Flowers for Algernon by Daniel Keyes was a short story that was then adapted into a full novel. M. R. Carey turned Iphigenia In Aulis into The Girl with All the Gifts. Dragonflight, the first book of Anne McCaffery's Dragonriders of Pern began life as two novellas, Weyr Search and Dragonrider.

In all of these cases and more, the longer novel stands adjacent to the original stories. The story told in the short story is repeated in the novels, although sometimes with details changed to better fit the longer form story being told.

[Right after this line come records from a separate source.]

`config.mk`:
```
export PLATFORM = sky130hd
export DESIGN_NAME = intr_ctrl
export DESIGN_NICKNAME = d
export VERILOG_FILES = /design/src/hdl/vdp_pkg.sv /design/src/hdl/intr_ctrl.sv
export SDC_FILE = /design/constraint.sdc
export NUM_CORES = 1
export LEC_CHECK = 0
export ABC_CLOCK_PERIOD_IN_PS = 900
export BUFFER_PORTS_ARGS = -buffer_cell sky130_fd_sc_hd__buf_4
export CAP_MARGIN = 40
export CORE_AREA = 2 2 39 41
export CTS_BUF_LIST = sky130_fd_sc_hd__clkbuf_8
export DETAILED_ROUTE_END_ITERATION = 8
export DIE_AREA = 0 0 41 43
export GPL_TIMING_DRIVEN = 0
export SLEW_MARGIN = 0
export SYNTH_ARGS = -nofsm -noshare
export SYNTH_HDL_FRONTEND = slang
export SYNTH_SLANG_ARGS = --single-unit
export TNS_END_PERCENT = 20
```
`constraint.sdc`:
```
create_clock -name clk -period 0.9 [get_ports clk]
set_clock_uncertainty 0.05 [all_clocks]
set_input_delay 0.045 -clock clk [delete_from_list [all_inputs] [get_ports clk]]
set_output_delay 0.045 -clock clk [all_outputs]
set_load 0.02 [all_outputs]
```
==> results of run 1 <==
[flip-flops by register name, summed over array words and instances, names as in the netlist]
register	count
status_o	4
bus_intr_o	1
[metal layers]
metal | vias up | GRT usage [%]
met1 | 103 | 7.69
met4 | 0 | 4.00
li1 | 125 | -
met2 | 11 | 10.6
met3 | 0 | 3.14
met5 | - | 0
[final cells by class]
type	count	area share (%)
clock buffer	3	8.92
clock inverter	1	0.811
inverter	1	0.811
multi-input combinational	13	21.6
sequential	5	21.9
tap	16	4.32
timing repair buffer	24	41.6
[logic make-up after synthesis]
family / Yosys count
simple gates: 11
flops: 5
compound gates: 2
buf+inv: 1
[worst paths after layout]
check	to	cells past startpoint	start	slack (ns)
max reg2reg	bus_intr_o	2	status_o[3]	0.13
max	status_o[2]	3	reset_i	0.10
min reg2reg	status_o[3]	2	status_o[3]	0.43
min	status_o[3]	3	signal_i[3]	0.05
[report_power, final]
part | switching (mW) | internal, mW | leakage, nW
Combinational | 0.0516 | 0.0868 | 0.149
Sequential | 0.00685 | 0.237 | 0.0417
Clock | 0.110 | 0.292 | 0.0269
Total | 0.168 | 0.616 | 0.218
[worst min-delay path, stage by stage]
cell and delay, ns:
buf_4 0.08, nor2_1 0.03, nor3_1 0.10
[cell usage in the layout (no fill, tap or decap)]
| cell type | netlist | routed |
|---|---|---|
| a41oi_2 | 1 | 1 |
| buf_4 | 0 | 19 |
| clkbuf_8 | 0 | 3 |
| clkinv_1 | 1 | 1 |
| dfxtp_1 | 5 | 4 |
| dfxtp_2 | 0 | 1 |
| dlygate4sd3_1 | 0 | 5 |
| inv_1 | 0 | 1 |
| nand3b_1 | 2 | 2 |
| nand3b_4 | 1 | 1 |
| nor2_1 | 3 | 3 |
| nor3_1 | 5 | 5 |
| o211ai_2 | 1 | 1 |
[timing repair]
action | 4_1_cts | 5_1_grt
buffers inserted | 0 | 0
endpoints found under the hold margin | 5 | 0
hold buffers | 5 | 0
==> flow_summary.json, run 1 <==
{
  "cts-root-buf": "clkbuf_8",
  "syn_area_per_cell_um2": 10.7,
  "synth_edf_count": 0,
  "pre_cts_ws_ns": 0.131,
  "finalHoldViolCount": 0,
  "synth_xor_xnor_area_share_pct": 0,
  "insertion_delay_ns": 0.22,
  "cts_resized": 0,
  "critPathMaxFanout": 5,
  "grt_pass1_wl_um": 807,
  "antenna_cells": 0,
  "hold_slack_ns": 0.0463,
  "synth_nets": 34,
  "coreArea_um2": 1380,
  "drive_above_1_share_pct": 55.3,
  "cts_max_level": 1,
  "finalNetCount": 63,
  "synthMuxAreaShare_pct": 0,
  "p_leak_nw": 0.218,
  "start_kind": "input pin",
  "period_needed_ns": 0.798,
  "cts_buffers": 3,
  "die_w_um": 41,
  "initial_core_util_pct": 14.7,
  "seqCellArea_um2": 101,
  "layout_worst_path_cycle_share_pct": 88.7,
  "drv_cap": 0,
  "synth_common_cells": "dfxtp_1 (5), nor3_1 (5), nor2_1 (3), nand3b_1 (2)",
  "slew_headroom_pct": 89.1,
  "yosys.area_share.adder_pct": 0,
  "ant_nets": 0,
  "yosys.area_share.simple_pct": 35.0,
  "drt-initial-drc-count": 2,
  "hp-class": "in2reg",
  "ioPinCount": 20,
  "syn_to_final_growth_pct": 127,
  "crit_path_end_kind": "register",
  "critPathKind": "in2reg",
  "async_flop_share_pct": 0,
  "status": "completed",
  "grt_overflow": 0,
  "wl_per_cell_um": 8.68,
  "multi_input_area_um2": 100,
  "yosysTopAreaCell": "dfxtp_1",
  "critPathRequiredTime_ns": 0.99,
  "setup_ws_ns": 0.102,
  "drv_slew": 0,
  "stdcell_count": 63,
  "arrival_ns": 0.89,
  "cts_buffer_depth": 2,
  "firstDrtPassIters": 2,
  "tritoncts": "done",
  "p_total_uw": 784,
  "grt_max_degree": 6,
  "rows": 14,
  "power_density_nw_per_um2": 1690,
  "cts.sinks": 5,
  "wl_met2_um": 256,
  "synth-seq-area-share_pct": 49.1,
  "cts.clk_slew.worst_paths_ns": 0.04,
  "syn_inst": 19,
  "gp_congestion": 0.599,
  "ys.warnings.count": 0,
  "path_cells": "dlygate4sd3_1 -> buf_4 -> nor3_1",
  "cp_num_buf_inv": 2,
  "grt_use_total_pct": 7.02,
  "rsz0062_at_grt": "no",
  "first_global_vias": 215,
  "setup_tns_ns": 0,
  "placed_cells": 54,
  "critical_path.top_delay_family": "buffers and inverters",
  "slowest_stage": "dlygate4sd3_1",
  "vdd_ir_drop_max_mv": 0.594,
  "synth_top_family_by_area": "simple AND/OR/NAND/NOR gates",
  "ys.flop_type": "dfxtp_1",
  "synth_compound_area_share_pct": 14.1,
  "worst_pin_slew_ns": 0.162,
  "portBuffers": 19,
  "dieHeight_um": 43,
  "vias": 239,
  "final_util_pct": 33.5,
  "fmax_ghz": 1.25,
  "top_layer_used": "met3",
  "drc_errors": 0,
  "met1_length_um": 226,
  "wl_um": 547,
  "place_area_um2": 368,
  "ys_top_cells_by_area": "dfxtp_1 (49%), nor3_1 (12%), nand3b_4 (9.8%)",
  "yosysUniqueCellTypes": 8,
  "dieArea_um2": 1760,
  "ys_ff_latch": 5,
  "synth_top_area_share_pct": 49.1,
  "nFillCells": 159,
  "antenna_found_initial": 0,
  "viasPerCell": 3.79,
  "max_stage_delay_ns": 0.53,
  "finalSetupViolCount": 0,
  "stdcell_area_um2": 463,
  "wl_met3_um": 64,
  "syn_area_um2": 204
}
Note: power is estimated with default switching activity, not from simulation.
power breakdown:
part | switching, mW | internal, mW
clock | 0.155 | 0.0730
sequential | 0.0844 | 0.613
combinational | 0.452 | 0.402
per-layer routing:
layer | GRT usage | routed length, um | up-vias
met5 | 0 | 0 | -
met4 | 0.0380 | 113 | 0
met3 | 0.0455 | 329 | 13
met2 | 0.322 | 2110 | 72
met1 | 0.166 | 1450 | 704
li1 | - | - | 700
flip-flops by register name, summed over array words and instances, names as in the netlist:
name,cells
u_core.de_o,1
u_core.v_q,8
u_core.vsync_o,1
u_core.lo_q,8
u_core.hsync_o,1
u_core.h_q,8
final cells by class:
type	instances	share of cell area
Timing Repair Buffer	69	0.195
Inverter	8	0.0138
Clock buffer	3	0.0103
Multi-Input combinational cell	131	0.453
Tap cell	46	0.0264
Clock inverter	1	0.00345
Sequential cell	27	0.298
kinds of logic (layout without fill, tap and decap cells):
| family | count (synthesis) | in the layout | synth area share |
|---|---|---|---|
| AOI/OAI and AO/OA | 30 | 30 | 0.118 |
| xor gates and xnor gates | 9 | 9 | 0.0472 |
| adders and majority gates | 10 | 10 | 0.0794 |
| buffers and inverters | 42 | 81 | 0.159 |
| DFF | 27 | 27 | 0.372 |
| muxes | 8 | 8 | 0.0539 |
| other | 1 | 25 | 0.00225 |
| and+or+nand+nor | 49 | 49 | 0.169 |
[config.mk]
export PLATFORM = sky130hd
export DESIGN_NAME = dsp_seq_top
export DESIGN_NICKNAME = d
export VERILOG_FILES = /design/src/dsp_seq_pkg.sv /design/src/dsp_seq_decode.sv /design/src/dsp_seq_flags.sv /design/src/dsp_seq_rom_aau.sv /design/src/dsp_seq_top.sv
export SDC_FILE = /design/constraint.sdc
export NUM_CORES = 1
export LEC_CHECK = 0
export BUFFER_PORTS_ARGS = -buffer_cell sky130_fd_sc_hd__buf_2
export CAP_MARGIN = 20
export CELL_PAD_IN_SITES_DETAIL_PLACEMENT = 1
export CELL_PAD_IN_SITES_GLOBAL_PLACEMENT = 1
export CORE_MARGIN = 3
export CORE_UTILIZATION = 44
export CTS_BUF_LIST = sky130_fd_sc_hd__clkbuf_4
export CTS_CLUSTER_SIZE = 28
export DETAILED_ROUTE_END_ITERATION = 10
export PLACE_DENSITY_LB_ADDON = 0.25
export SLEW_MARGIN = 20
export SYNTH_ARGS = -nofsm -noshare
export SYNTH_HDL_FRONTEND = slang
export SYNTH_SLANG_ARGS = --single-unit
[constraint.sdc]
create_clock -name clk -period 2.3 [get_ports clk]
set_input_delay 0 -clock clk [delete_from_list [all_inputs] [get_ports clk]]
set_output_delay 0 -clock clk [all_outputs]
set_load 0.01 [all_outputs]
`src/design/icache_pkg.sv`:
```
`default_nettype none

package icache_pkg;

  // cache geometry
  localparam int ways_gp = 4;
  localparam int way_id_width_gp = 2;
  localparam int lru_width_gp = ways_gp - 1;

  // word and block sizes
  localparam int dword_width_gp = 64;
  localparam int instr_width_gp = 32;
  localparam int block_words_gp = 4;
  localparam int block_width_gp = 256;

  // address fields
  localparam int byte_offset_width_gp = 3;
  localparam int word_offset_width_gp = 2;
  localparam int block_offset_width_gp = byte_offset_width_gp + word_offset_width_gp;
  localparam int page_offset_width_gp = 12;
  localparam int vaddr_width_gp = 32;
  localparam int paddr_width_gp = 32;
  localparam int ptag_width_gp = paddr_width_gp - page_offset_width_gp;

  // tag packet opcodes from the coherence side
  typedef enum logic [1:0] {
    tag_op_clear_set,
    tag_op_invalidate,
    tag_op_set_tag
  } tag_op_e;

endpackage

`default_nettype wire

```
`src/design/icache_lru.sv`:
```
`default_nettype none

module icache_lru #(
  parameter int sets_p = 64,
  localparam int index_width_lp = $clog2(sets_p)
) (
  input  wire                                     clk_i,
  input  wire                                     reset_i,
  input  wire                                     rd_v_i,
  input  wire  [index_width_lp-1:0]               rd_index_i,
  input  wire                                     tv_v_i,
  input  wire  [index_width_lp-1:0]               tv_index_i,
  input  wire                                     hit_i,
  input  wire  [icache_pkg::way_id_width_gp-1:0]  hit_way_i,
  input  wire  [icache_pkg::ways_gp-1:0]          way_valid_i,
  output logic [icache_pkg::way_id_width_gp-1:0]  repl_way_o
);

  logic [icache_pkg::lru_width_gp-1:0]    lru_r [sets_p];
  logic [index_width_lp-1:0]              tl_index_r;
  logic [icache_pkg::lru_width_gp-1:0]    tl_lru;
  logic [icache_pkg::lru_width_gp-1:0]    tv_lru_r;
  logic [icache_pkg::lru_width_gp-1:0]    hit_lru;
  logic [icache_pkg::way_id_width_gp-1:0] tree_way;
  logic                                   lru_we;

  assign lru_we = tv_v_i & hit_i;

  // point the tree away from the way just hit
  always_comb begin
    hit_lru = lru_r[tv_index_i];
    hit_lru[0] = ~hit_way_i[1];
    if (hit_way_i[1]) begin
      hit_lru[2] = ~hit_way_i[0];
    end else begin
      hit_lru[1] = ~hit_way_i[0];
    end
  end

  // forward a same-set update that lands on this edge
  assign tl_lru = (lru_we && tv_index_i == tl_index_r) ? hit_lru : lru_r[tl_index_r];

  always_ff @(posedge clk_i) begin
    if (reset_i) begin
      for (int s = 0; s < sets_p; s++) begin
        lru_r[s] <= '0;
      end
    end else if (lru_we) begin
      lru_r[tv_index_i] <= hit_lru;
    end
  end

  always_ff @(posedge clk_i) begin
    if (rd_v_i) begin
      tl_index_r <= rd_index_i;
    end
    tv_lru_r <= tl_lru;
  end

  assign tree_way = tv_lru_r[0] ? {1'b1, tv_lru_r[2]} : {1'b0, tv_lru_r[1]};

  // lowest invalid way beats the tree
  always_comb begin
    repl_way_o = tree_way;
    for (int w = icache_pkg::ways_gp - 1; w >= 0; w--) begin
      if (!way_valid_i[w]) begin
        repl_way_o = w[icache_pkg::way_id_width_gp-1:0];
      end
    end
  end

endmodule

`default_nettype wire

```
`config.mk`:
```
export PLATFORM = sky130hd
export DESIGN_NAME = icache_lru
export DESIGN_NICKNAME = d
export VERILOG_FILES = /design/src/design/icache_pkg.sv /design/src/design/icache_lru.sv
export SDC_FILE = /design/constraint.sdc
export NUM_CORES = 1
export LEC_CHECK = 0
export BUFFER_PORTS_ARGS = -buffer_cell sky130_fd_sc_hd__buf_2
export CORE_UTILIZATION = 50
export CTS_BUF_LIST = sky130_fd_sc_hd__clkbuf_8
export DETAILED_ROUTE_END_ITERATION = 10
export PLACE_DENSITY = 0.66
export SYNTH_ARGS = -nofsm -noshare
export SYNTH_HDL_FRONTEND = slang
export SYNTH_SLANG_ARGS = --single-unit
```
`constraint.sdc`:
```
create_clock -name clk_i -period 4 [get_ports clk_i]
set_input_delay 0.8 -clock clk_i [delete_from_list [all_inputs] [get_ports clk_i]]
set_output_delay 0.8 -clock clk_i [all_outputs]
set_load 0.02 [all_outputs]
```
==> run metrics, run 1 <==
status complete, no violations; GRT Resource Usage Total 27.6%; CP max-delay cell buf_2; Worst VDD drop 0.182 mV; core area 0.0212 mm^2; Final Cycle Share 78.2%; vias post-DR 7,501; Mean Syn Cell Area 13.0 um^2; Cell Area, Synth 0.0109 mm^2; syn_nets 861; Hold WS 0.466 ns; Place WS 0.346 ns; Final setup viols 0; final setup TNS 0 ns; row cnt 53; Final Cell Area 0.0120 mm^2; register area share after synthesis 56.4%; Setup Fix Bufs, Post-CTS 0; CP bufs+invs 2; Max Clk Rate 0.320 GHz; Slew headroom 32.4%; initial DRC count 841; post-cts sizing count 0; final wirelength 29.4 mm; CTS clock-pin slew for the worst setup and hold paths 0.05 ns; Worst Max-Slew Pin Slew 1.01 ns; Max Root-Sink Buffers 3; later-pin clock latency in the skew report 0.53 ns; RSZ-0062 raised after global routing no; global route overflow 0; Synth Flop Type edfxtp_1; Final Net Count 892; Post-Syn Instances 838; Area Growth Syn to Fin 10.9%; Num CTS Buffers 36; Req. time, crit path 4.25 ns; Hold WC Path Type primary input to register; placed wire-length estimate 19.9 mm; largest net degree at the start of global routing 41; ANT cells 0; Worst Skew 0.0240 ns; wl on met1 11.6 mm; Hold Buf Count CTS 0; # H-tree levels 2; Die W 149 um; Die H 149 um; post-route minimum period 3.13 ns; Worst Slack Setup Final 0.872 ns; Final Power 5.09 mW; crit path cell chain buf_2 -> mux4_2 -> mux2_2 -> a22oi_2 -> nand2_1 -> nor4_4 -> buf_4 -> nor3_1; CP arrival 3.37 ns; Via density 6.42; die area 0.0223 mm^2; worst-path fanout max 32; met3 wire len 3.01 mm; Post-synth EDFFs 198; num ports 25; post-synth cell types 52; pwr dens 423 mW/mm^2; Cell Area, Placed 0.0113 mm^2; CP peak stage delay 0.61 ns; fraction of layout instances using a drive strength above 1 23.7%; first-pass GRT wire length 45.2 mm; crit path kind primary input to register; post-DR wirelength/cell 25.1 um; type of origin of the critical path primary input; TritonCTS clock tree yes; Final Hold Viols 0; Root Buffer clkbuf_8; Placer Congestion 0.922; Syn. warnings 0; number of synthesized register bits 207; drt pass-1 iters 5; family with the most delay on the worst path buffers and inverters; clk sinks 207; crit end category register; vias in the first global route 7,428; top layer in use met4; post-synthesis async set-or-reset flop share 0%; initial antenna violation count 0; post-route DRC violation count 0; Slew Limit Fails 0; Static Leak 4.37 nW; count of buffers from port buffering 24; Max Cap Viol 0; DR WL met2 13.7 mm; post-route ant nets 0; initial cell density of the core 51.3%
## sequential cells by signal, indices dropped and copies added (netlist names), named ones only
name        cells
lru_r         192
tl_index_r      6
tv_lru_r        3
## per-stage QoR
| stage | instances | utilization (%) |
|---|---|---|
| 2_1_floorplan | 838 | - |
| 3_3_place_gp | 1106 | 53.6 |
| 3_5_place_dp | 1106 | 53.6 |
| 4_1_cts | 1169 | 57.0 |
| 5_1_grt | 1169 | 57.0 |
| 6_report | 1169 | 57.0 |
## path summary, 6_finish.rpt
path	cells past startpoint	to	startpoint	slack (ns)
min	1	tl_index_r[2]	rd_index_i[2]	0.47
max	8	lru_r[38][2]	tv_index_i[2]	0.87
max reg2reg	7	lru_r[38][2]	lru_r[51][2]	1.28
min reg2reg	1	tv_lru_r[0]	register	0.52
## routing by layer
metal | global-route usage, % | up-vias
met2 | 42.9 | 463
met5 | 0 | -
met4 | 11.1 | 0
met1 | 38.0 | 3743
met3 | 5.75 | 80
li1 | - | 3215
## cells in the final DEF, fill, tap and decap left out, types with 3 or more instances in the layout
master	n
and2_0	3
buf_4	36
clkbuf_8	38
a221oi_1	5
buf_12	4
a21boi_0	3
bufinv_16	3
nor3b_1	4
nor2_1	137
nand2b_1	66
nor3_1	71
mux4_2	72
o21ai_0	6
a31oi_1	3
a22oi_1	6
mux4_1	4
a22o_1	3
nand2_1	81
clkinv_1	3
dfxtp_1	7
nand3_1	5
edfxtp_1	198
buf_2	24
o22ai_1	3
xor2_1	3
mux2_2	19
mux2i_1	17
nor2b_1	6
xnor2_1	3
a211oi_1	4
inv_1	18
and2_1	3
## synthesized netlist by cell type, types with 2 or more instances
master,number,area share (%)
nand4_1,2,0.12
nand3_1,5,0.23
o22ai_1,3,0.17
nand2_1,81,2.8
a22o_1,3,0.24
o2bb2ai_1,3,0.24
a31oi_1,3,0.17
buf_1,3,0.10
xor2_1,3,0.24
a22oi_1,6,0.41
o311ai_0,2,0.16
mux4_1,4,0.97
clkbuf_1,36,1.2
mux2_2,19,2.0
nor3_1,71,3.3
inv_1,3,0.10
buf_6,8,0.83
mux2i_1,17,1.6
o21ai_0,6,0.28
nor3b_1,4,0.28
a21boi_0,3,0.21
a21oi_1,2,0.092
and2_1,4,0.23
and2_0,3,0.17
xnor2_1,3,0.24
nand2b_1,66,3.8
nor2_1,137,4.7
a211oi_1,4,0.28
dfxtp_1,9,1.7
nor3_2,2,0.18
buf_2,23,1.1
and3_1,2,0.12
or2_2,2,0.12
mux4_2,72,15
a221oi_1,5,0.40
nor2b_1,6,0.35
edfxtp_1,198,55
## final cells by class
| class | instances | area [um^2] |
|---|---|---|
| fill | 1681 | 9110 |
| sequential | 207 | 6130 |
| multi-input combinational | 556 | 4380 |
| clock buffer | 38 | 523 |
| timing repair buffer | 64 | 470 |
| tap | 275 | 344 |
| clock inverter | 25 | 183 |
| inverter | 4 | 15.0 |
## cell families after synthesis
group,share of synthesized area [%]
mux,19.4
flops,56.4
xor+xnor,0.484
compound gates,3.18
buf+inv,3.44
simple gates,17.1
## where the power goes
group / switching, mW / leakage (nW) / internal (mW)
Sequential: 0.0880 / 2.07 / 2.47
Combinational: 0.340 / 1.89 / 0.273
Clock: 0.853 / 0.408 / 1.07
Total: 1.28 / 4.37 / 3.81
Note: power is estimated with default switching activity, not from simulation.
==> run 2, diff against run 1 <==
==> constraint.sdc (replaced) <==
create_clock -name clk_i -period 2.9 [get_ports clk_i]
set_input_delay 0.58 -clock clk_i [delete_from_list [all_inputs] [get_ports clk_i]]
set_output_delay 0.58 -clock clk_i [all_outputs]
set_load 0.02 [all_outputs]
==> run 2 against run 1 <==
Compared with the run above:
- combinational power increased by 52%
- worst setup slack lost 0.75 ns
- count of clock-buffer cells in the layout decreased by 3
- sequential cell count is the same
- clock skew down 0.0098 ns
- wire length increased by 2.3%
- final cell count up 3.3%
- largest power group unchanged
==> run metrics, run 2 (synthesis gave the netlist of run 1 again) <==
Num CTS Buffers 35 (-2.8%); worst-path fanout max 40 (+25%); Setup Fix Bufs, Post-CTS 0 (unchanged); Slew headroom 52.8% (+20 points); placed wire-length estimate 21.5 mm (+8.1%); CP max-delay cell mux4_1; Worst Max-Slew Pin Slew 0.699 ns (-0.313 ns); Slew Limit Fails 0 (unchanged); core area 0.0212 mm^2 (unchanged); commonest non-fill, non-tap cells in the layout edfxtp_1 (198), nor2_1 (137), nand2_1 (81); clk sinks 207 (unchanged); post-route minimum period 2.78 ns; Final setup viols 0 (unchanged); RSZ-0062 raised after global routing no; Final Power 6.84 mW (+34%); Layout Cells excl Fill 1,207 (+3.3%); global route overflow 0 (unchanged); Filler cells 1,690 (+0.54%); Hold Buf Count CTS 0 (unchanged); pwr dens 554 mW/mm^2 (+31%); CTS clock-pin slew for the worst setup and hold paths 0.05 ns (about the same); post-DR wirelength/cell 24.9 um (-0.93%); top layer in use met4; r2r startpoint lru_r[51][2]; family with the most delay on the worst path multiplexers; Area Growth Syn to Fin 13.7%; ANT cells 0 (unchanged); Hold WC Path Type primary input to register; row cnt 53 (unchanged); Setup crit start tv_index_i[1]; drt pass-1 iters 5 (unchanged); Final Cycle Share 95.8%; crit end category register; most common cell after layout, fill and taps aside edfxtp_1; type of origin of the critical path primary input; Max Cap Viol 0 (unchanged); count of buffers from port buffering 24 (unchanged); Static Leak 4.52 nW (+3.5%); max FFs per register 192 (unchanged); Regs by FF count lru_r x192, tl_index_r x6, tv_lru_r x3; largest net degree at the start of global routing 41 (unchanged); TritonCTS clock tree yes; final wirelength 30.1 mm (+2.3%); Worst Skew 0.0143 ns (-0.00975 ns); status complete, no violations; initial antenna violation count 0 (unchanged); initial cell density of the core 51.3% (unchanged); post-route DRC violation count 0 (unchanged); Core Util, Final 58.4% (+1.4 points); GRT Resource Usage Total 27.9% (+0.23 points); final setup TNS 0 ns (unchanged); CP bufs+invs 2 (unchanged); vias in the first global route 7,695 (+3.6%); Die H 149 um (unchanged); first-pass GRT wire length 45.2 mm (about the same); vias post-DR 7,566 (+0.87%); later-pin clock latency in the skew report 0.54 ns (about the same); CP peak stage delay 0.62 ns (about the same); post-cts sizing count 0 (unchanged); Placer Congestion 0.952 (+3.3%); initial DRC count 825 (-1.9%); Final Hold Viols 0 (unchanged); Die W 149 um (unchanged); Req. time, crit path 3.17 ns (-1.08 ns); die area 0.0223 mm^2 (unchanged); fraction of layout instances using a drive strength above 1 26.6% (+2.9 points); wl on met1 11.5 mm (-1.1%); Via density 6.27 (-2.3%); hold_sp rd_index_i[5]; post-route ant nets 0 (unchanged); Worst Slack Setup Final 0.121 ns (-0.752 ns); Worst R2R Setup Slack 0.18 ns (-1.10 ns); Root Buffer clkbuf_8; Max Clk Rate 0.360 GHz; DR WL met2 14.6 mm (+6.3%); met3 wire len 2.90 mm (-3.7%); Final Net Count 931 (+4.4%); Top reg by flops lru_r; Worst VDD drop 0.220 mV (+21%); num ports 25 (unchanged); Max Root-Sink Buffers 3 (unchanged); crit path cell chain buf_2 -> mux4_1 -> mux2_2 -> a22oi_1 -> nand2_1 -> nor4_4 -> buf_12 -> nor3_1; crit path kind primary input to register; # H-tree levels 2 (unchanged); Cells after DPL 1,146 (+3.6%); Place WS -0.391 ns (-0.737 ns); CP arrival 3.05 ns (-0.32 ns)
-- run 2: worst paths after layout --
kind	cells past startpoint	to
max	8	lru_r[53][2]
min	1	tl_index_r[5]
max reg2reg	7	lru_r[53][2]
min reg2reg	1	tv_lru_r[0]
-- run 2: worst register-to-register path: cells and delay by family, from the launching register on --
kind,cells,cell delay (ns)
buf+inv,1,0.27
simple gates,3,0.66
compound gates,1,0.32
flops,1,0.41
mux,2,0.80
-- run 2: through the flow --
stage,area (um^2),hold WS [ns]
after floorplan,10900,0.452
after global placement,11700,0.518
after detailed placement,11700,0.498
after CTS,12300,0.215
after global routing,12300,0.227
final,12300,0.232
-- run 2: power breakdown --
part | internal (mW) | switching (mW)
clock | 1.22 | 1.18
combinational | 0.432 | 0.500
sequential | 3.41 | 0.105
-- run 2: layout make-up --
type	count	area, um^2	area share (%)
well taps	275	344	2.79
inverters	4	15.0	0.122
repair buffers	104	858	6.95
clock inverters	26	138	1.11
clock buffers	35	482	3.90
multi-input cells	556	4380	35.5
flip-flops and latches	207	6130	49.6
-- run 2: routing by layer --
metal / global-route usage (%) / vias to the layer above
li1: - / 3292
met1: 36.2 / 3792
met2: 45.2 / 402
met3: 6.30 / 80
met4: 11.4 / 0
met5: 0 / -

A second form of adaptation can be seen in Seanan McGuire's novella Rolling in the Deep, which was followed by the novel Into the Drowning Deep, and Mary Robinette Kowal's The Lady Astronaut of Mars, which served as foundation for The Calculating Stars and The Fated Sky. This sounds a bit more like what you're interested in. The original story is part of the canon of the world, and the novels are additional stories in that world. Kowal's series even features the same character!

And there are also many novels that began life as short story collections. Callahan's Crosstime Saloon by Spider Robinson was a series of short stories collected together, as was I, Robot by Issac Asimov, and Sparrow Hill Road by Seanan McGuire. Collecting stories together like this does leave a mark, though. It is usually fairly easy to tell when a story began life as a short story collection. (In particular it is educational to look at Sparrow Hill Road, which began as a short story collection, and its sequel The Girl in the Green Silk Gown, which did not). That is not necessarily a bad thing. Many people enjoy the episodic feel of a novel made of short stories, and some stories are best told in that manner. It's like writing a TV show instead of a movie. Both are excellent storytelling mediums, but they are also different storytelling mediums.

The path you choose is up to you. All paths are equally valid, but the considerations you need to make for each one are different.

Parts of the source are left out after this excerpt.